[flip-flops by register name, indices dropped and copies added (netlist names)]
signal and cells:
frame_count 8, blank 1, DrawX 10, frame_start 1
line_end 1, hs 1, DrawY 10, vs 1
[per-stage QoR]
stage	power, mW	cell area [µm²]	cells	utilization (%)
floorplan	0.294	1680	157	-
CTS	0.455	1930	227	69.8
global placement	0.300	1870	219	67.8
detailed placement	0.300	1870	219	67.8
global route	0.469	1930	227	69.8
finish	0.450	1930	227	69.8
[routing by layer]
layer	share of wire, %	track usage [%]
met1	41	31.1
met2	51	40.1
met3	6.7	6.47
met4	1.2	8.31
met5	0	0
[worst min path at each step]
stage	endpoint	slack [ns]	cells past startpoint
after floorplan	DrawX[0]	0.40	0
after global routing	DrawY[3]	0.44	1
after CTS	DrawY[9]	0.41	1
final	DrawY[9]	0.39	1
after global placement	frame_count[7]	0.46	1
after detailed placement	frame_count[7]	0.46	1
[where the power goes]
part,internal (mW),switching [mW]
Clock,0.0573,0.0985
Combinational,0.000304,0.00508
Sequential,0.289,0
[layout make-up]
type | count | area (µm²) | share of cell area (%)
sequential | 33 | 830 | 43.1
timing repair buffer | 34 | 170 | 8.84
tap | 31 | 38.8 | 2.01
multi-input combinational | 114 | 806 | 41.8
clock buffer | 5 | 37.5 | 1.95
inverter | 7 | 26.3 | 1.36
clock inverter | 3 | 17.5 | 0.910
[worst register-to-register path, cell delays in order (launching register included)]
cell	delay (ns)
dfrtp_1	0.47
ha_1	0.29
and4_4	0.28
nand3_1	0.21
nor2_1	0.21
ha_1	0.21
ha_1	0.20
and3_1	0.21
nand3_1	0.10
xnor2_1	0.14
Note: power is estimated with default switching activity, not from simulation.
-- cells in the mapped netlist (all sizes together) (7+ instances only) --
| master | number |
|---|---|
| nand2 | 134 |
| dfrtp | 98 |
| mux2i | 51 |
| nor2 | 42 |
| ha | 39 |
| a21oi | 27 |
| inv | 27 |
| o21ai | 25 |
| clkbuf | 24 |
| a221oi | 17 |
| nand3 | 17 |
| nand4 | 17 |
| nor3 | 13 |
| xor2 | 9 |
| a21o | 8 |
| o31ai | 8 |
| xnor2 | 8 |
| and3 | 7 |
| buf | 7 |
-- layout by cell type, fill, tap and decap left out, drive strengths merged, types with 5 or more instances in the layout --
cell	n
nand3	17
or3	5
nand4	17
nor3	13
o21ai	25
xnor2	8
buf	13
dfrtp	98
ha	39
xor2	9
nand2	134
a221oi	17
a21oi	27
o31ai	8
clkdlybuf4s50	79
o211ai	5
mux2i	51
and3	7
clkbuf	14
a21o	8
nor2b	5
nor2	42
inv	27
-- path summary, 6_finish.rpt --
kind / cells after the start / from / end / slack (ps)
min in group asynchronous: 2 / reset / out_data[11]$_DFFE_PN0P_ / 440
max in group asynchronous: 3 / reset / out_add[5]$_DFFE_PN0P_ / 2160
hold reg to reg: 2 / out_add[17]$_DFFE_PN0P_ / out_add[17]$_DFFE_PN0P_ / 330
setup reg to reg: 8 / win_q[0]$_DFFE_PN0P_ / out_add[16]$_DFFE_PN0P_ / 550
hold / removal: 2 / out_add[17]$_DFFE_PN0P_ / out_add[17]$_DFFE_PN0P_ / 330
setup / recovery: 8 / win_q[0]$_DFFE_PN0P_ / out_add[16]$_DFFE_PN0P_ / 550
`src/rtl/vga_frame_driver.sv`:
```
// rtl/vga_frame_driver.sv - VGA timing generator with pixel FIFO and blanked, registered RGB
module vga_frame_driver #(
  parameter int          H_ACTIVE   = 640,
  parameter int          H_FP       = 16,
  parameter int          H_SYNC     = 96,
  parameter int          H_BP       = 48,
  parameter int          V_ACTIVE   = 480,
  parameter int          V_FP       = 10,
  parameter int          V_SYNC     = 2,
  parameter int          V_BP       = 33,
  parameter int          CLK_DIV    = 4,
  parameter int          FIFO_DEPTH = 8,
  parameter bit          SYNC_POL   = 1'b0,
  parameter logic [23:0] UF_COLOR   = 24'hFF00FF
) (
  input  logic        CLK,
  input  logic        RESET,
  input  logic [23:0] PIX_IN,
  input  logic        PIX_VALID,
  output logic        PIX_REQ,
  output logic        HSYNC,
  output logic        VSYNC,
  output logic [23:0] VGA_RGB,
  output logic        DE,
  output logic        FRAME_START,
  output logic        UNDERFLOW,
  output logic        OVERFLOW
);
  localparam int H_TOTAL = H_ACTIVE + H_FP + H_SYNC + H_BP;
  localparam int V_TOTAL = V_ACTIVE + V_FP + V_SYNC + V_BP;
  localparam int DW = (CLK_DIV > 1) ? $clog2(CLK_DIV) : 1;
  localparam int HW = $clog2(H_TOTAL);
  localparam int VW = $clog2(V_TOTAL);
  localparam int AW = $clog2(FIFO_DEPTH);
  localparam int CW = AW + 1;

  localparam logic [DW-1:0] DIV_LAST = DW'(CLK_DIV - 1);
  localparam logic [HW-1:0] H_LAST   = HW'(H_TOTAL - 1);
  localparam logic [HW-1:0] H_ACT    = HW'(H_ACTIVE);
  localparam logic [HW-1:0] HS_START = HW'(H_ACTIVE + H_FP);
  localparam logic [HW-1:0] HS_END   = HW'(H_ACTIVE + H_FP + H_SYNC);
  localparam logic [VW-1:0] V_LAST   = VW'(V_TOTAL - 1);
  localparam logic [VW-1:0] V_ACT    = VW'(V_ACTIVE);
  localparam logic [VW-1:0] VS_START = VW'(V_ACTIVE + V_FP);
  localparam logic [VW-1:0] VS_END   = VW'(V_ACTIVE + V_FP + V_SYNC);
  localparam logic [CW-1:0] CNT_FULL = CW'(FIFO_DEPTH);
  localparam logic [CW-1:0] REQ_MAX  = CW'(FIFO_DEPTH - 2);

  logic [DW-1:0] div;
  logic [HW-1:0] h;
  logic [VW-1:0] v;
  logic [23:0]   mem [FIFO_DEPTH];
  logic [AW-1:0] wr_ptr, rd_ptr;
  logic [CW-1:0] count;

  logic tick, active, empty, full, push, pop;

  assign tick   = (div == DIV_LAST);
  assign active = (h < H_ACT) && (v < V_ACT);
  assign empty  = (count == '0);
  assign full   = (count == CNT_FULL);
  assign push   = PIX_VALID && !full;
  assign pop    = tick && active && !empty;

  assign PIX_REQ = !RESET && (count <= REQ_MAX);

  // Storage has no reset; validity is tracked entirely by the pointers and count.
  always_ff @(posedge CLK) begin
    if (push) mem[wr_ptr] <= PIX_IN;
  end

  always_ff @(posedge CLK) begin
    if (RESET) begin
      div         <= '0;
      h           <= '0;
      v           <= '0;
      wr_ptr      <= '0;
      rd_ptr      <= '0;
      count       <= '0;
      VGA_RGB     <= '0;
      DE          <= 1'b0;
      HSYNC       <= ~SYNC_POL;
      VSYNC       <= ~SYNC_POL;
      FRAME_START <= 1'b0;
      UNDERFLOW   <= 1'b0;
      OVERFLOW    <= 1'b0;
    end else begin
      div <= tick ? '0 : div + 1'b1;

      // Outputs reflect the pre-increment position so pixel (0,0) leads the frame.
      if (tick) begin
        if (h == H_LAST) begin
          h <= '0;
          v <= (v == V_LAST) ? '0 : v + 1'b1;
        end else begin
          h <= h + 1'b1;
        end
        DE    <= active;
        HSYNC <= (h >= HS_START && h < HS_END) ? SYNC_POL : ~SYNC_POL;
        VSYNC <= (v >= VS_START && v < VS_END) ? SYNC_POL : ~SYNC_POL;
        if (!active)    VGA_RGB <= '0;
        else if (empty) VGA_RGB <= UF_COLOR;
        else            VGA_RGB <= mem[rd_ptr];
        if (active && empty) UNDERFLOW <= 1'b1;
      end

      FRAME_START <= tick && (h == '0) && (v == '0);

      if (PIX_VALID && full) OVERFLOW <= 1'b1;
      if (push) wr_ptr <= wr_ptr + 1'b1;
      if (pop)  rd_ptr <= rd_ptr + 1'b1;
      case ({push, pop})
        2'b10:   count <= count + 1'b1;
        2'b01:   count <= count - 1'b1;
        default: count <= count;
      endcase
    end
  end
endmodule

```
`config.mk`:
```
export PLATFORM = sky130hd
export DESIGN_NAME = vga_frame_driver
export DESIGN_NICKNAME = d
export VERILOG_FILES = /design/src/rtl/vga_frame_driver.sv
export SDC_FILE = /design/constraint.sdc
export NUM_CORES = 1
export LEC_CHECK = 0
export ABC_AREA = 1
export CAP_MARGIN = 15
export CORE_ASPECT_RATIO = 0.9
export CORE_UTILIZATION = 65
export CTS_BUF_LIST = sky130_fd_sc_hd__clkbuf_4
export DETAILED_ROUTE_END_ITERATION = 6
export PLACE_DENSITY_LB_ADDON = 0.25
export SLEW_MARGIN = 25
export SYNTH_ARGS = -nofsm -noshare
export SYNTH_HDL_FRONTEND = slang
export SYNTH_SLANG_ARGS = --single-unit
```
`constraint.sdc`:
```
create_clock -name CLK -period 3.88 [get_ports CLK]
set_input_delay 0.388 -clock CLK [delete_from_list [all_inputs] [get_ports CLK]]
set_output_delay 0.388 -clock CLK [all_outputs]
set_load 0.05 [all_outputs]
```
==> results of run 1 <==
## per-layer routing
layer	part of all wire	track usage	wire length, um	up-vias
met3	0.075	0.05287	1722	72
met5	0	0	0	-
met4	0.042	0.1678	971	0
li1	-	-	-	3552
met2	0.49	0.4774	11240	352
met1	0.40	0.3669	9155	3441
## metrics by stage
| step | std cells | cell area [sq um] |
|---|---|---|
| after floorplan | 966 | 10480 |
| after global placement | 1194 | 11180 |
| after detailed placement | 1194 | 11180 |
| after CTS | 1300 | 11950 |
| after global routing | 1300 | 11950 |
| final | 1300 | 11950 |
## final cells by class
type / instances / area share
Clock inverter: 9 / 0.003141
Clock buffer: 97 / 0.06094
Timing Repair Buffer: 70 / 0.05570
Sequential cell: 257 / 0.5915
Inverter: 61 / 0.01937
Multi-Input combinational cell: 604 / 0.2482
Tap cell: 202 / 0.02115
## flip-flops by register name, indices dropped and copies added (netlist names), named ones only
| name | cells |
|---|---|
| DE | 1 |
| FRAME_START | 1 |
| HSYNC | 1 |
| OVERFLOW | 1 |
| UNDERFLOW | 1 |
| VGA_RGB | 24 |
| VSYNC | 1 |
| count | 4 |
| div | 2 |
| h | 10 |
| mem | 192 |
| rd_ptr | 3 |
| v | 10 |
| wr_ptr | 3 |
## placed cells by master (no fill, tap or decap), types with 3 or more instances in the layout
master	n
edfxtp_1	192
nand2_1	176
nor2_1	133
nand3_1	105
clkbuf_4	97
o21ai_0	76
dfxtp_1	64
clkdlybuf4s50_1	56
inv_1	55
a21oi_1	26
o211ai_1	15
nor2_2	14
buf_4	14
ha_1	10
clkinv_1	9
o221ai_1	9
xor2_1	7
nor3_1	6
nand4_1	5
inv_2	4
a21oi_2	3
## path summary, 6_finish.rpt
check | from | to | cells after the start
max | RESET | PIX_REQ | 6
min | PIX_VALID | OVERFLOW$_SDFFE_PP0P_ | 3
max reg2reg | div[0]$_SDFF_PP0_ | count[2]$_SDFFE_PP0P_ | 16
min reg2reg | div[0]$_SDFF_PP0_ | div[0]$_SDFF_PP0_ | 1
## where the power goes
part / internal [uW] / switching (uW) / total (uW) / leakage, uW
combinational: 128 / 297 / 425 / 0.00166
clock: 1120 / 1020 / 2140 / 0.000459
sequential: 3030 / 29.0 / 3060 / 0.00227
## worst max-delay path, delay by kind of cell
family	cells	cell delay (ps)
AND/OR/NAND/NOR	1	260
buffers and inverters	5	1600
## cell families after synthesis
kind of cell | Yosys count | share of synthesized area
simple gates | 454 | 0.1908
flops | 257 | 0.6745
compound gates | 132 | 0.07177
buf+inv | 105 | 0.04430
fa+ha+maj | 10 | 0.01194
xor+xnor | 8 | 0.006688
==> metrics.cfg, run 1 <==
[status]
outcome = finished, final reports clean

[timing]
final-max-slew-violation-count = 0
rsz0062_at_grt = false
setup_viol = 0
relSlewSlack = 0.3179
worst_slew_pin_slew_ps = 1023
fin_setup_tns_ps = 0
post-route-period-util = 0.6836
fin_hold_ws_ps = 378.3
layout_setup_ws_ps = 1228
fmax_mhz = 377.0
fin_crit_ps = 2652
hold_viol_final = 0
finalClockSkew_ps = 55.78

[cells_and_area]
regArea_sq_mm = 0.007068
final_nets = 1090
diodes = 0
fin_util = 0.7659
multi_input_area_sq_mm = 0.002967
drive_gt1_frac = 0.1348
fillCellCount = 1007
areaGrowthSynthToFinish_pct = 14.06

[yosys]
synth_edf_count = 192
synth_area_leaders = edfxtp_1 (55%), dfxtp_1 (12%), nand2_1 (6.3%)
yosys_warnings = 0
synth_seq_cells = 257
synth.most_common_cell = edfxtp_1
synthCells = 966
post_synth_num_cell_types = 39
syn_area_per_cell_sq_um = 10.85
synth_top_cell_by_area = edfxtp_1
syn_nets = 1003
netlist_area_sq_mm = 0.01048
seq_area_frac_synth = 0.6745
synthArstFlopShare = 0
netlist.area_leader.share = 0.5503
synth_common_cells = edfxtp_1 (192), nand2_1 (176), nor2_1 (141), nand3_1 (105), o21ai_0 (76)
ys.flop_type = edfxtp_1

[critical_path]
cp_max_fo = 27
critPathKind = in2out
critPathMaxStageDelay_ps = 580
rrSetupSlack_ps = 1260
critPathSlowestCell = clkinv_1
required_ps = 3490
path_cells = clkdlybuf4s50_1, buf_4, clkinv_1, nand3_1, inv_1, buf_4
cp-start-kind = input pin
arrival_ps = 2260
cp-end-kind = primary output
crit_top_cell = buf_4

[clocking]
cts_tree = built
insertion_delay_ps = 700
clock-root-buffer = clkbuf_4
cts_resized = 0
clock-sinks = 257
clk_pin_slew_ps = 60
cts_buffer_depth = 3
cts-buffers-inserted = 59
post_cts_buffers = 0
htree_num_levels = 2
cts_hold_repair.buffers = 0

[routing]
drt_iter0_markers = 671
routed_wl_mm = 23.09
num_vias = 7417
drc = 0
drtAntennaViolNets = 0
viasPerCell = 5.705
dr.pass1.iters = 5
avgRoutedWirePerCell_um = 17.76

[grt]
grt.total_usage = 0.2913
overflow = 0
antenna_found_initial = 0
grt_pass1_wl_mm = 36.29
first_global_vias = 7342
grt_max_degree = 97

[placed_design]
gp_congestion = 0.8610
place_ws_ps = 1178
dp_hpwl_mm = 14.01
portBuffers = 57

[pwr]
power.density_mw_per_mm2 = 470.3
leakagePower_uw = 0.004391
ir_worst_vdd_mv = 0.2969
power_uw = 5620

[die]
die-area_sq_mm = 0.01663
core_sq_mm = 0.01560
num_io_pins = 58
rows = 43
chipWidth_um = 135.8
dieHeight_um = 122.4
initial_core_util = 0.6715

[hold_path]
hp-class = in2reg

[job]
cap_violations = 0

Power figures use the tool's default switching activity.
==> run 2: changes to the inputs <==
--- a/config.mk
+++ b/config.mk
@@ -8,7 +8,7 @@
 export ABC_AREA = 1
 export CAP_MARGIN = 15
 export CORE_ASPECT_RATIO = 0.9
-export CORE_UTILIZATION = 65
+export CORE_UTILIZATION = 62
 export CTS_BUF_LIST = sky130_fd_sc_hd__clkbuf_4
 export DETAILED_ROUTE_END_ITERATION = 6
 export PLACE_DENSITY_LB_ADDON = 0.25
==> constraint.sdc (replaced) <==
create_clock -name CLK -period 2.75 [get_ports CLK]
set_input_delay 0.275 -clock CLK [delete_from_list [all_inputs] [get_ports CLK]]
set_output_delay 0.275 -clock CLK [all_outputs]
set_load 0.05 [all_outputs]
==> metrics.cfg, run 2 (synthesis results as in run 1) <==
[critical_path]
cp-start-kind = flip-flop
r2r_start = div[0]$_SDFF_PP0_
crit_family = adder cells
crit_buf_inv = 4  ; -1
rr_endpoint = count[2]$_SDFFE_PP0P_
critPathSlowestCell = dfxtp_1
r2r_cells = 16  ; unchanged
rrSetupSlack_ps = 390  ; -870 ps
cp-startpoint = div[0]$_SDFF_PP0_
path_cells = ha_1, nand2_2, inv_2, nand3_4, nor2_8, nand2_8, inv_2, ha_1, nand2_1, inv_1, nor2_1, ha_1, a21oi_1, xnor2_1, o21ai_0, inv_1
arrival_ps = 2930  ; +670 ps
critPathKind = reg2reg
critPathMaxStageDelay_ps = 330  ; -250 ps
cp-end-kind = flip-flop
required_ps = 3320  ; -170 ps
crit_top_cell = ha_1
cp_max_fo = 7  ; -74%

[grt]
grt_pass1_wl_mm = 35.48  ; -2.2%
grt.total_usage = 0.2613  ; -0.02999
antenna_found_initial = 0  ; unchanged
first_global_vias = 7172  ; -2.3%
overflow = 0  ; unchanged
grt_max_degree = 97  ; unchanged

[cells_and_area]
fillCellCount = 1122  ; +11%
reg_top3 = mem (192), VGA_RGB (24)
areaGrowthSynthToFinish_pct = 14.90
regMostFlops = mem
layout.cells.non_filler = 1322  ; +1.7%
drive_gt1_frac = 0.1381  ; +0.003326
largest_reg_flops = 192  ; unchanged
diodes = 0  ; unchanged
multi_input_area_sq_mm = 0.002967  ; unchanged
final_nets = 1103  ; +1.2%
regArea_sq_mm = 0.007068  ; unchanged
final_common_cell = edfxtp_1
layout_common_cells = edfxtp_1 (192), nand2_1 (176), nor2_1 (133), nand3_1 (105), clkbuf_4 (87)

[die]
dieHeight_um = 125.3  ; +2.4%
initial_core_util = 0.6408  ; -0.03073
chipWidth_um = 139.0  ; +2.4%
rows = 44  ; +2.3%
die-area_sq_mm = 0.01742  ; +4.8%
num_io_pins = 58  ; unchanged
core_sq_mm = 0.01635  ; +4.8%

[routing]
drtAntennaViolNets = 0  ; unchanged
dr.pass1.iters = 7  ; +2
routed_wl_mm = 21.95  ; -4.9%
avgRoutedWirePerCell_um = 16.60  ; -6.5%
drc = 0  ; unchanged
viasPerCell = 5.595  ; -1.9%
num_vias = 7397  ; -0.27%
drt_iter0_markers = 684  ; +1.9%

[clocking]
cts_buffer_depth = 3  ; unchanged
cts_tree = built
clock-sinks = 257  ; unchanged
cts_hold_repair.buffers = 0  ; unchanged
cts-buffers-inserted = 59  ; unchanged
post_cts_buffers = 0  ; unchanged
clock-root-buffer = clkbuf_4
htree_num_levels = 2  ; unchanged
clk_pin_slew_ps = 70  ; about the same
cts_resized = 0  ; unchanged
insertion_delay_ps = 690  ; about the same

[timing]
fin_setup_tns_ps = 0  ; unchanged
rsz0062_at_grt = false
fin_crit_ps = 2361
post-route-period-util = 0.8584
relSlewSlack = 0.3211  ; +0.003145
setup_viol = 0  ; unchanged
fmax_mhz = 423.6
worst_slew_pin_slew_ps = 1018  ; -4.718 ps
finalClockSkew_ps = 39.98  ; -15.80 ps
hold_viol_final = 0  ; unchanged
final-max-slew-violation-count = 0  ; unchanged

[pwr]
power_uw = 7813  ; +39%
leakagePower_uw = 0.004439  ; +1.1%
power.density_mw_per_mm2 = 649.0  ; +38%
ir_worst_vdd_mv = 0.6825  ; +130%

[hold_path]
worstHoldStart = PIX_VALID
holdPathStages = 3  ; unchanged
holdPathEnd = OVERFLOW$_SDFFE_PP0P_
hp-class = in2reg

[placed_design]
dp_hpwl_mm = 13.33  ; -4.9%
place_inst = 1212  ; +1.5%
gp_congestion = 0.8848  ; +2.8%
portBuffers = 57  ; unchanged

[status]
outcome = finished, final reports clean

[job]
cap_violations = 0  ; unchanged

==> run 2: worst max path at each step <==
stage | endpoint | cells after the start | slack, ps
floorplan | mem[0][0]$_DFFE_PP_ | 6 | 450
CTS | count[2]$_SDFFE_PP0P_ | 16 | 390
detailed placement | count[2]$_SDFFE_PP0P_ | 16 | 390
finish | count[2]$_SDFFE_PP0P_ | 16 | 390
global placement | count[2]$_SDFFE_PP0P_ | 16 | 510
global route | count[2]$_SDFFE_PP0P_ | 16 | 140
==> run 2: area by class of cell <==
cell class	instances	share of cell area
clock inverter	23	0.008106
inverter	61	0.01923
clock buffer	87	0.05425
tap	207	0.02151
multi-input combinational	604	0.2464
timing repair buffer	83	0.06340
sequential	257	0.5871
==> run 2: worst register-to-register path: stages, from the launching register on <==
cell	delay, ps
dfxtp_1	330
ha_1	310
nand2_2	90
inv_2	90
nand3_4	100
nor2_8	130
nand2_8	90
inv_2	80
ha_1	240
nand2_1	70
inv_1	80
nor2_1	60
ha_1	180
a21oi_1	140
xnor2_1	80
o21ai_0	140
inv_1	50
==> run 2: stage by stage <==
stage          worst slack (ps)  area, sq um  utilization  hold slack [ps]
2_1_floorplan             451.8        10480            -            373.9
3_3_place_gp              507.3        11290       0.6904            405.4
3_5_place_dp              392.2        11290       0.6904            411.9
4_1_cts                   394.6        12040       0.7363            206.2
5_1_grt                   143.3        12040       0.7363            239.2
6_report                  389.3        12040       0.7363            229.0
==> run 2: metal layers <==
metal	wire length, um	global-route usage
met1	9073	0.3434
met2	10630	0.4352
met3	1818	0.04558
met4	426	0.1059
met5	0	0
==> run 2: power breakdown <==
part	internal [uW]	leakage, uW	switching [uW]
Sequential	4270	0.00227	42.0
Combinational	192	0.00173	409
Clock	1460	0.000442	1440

------------------------

TASK REQUIREMENTS: Set down exactly the lines of the data above, beginning with the line that has "setup reg to" and ending with the line that has "hold / removal: 2", and no others.

RESPONSE AREA:
setup reg to reg: 8 / win_q[0]$_DFFE_PN0P_ / out_add[16]$_DFFE_PN0P_ / 550
hold / removal: 2 / out_add[17]$_DFFE_PN0P_ / out_add[17]$_DFFE_PN0P_ / 330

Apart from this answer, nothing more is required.